- [RECORDS FOR PROCESSING]

[src/rtl/exec_pkg.sv]
// Shared widths, ALU opcodes and the operand bundle carried by each execute lane.
package exec_pkg;
  localparam int DATA_W = 16;
  localparam int TAG_W  = 5;
  localparam int OP_W   = 4;
  localparam int OPND_W = DATA_W + TAG_W;

  localparam logic [OP_W-1:0] ALU_ADD  = 4'b0000;
  localparam logic [OP_W-1:0] ALU_SUB  = 4'b0001;
  localparam logic [OP_W-1:0] ALU_AND  = 4'b0010;
  localparam logic [OP_W-1:0] ALU_OR   = 4'b0011;
  localparam logic [OP_W-1:0] ALU_XOR  = 4'b0100;
  localparam logic [OP_W-1:0] ALU_NOR  = 4'b0101;
  localparam logic [OP_W-1:0] ALU_SLT  = 4'b0110;
  localparam logic [OP_W-1:0] ALU_SLTU = 4'b0111;
  localparam logic [OP_W-1:0] ALU_SRA  = 4'b1000;
  localparam logic [OP_W-1:0] ALU_SRL  = 4'b1001;
  localparam logic [OP_W-1:0] ALU_ROL  = 4'b1010;
  localparam logic [OP_W-1:0] ALU_ROR  = 4'b1011;
  localparam logic [OP_W-1:0] ALU_SHL  = 4'b1100;

  typedef logic [OPND_W-1:0] opnd_t;

  typedef struct packed {
    opnd_t            r0;
    opnd_t            r1;
    logic [TAG_W-1:0] imm;
    logic             imm_sel;
    logic [OP_W-1:0]  op;
  } issue_bundle_t;
endpackage

[src/rtl/rr_pick.sv]
// Circular first-eligible picker: scans from ptr upward, wrapping at N-1, skipping masked entries.
module rr_pick #(
  parameter int N  = 4,
  parameter int IW = (N > 1) ? $clog2(N) : 1
) (
  input  logic [N-1:0]  eligible,
  input  logic [IW-1:0] ptr,
  input  logic [N-1:0]  mask,
  output logic [N-1:0]  grant,
  output logic [IW-1:0] index,
  output logic          found
);

  function automatic logic [IW-1:0] wrap_idx(input logic [IW-1:0] p, input int k);
    return IW'((int'(p) + k) % N);
  endfunction

  always_comb begin
    grant = '0;
    index = '0;
    found = 1'b0;
    for (int k = 0; k < N; k++) begin
      if (!found && eligible[wrap_idx(ptr, k)] && !mask[wrap_idx(ptr, k)]) begin
        found                  = 1'b1;
        grant[wrap_idx(ptr, k)] = 1'b1;
        index                  = wrap_idx(ptr, k);
      end
    end
  end

endmodule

- [PROBLEM TO SOLVE] In the entries above, find each line with "parameter" and copy it.

- [EXERCISE SOLUTION]
  parameter int N  = 4,
  parameter int IW = (N > 1) ? $clog2(N) : 1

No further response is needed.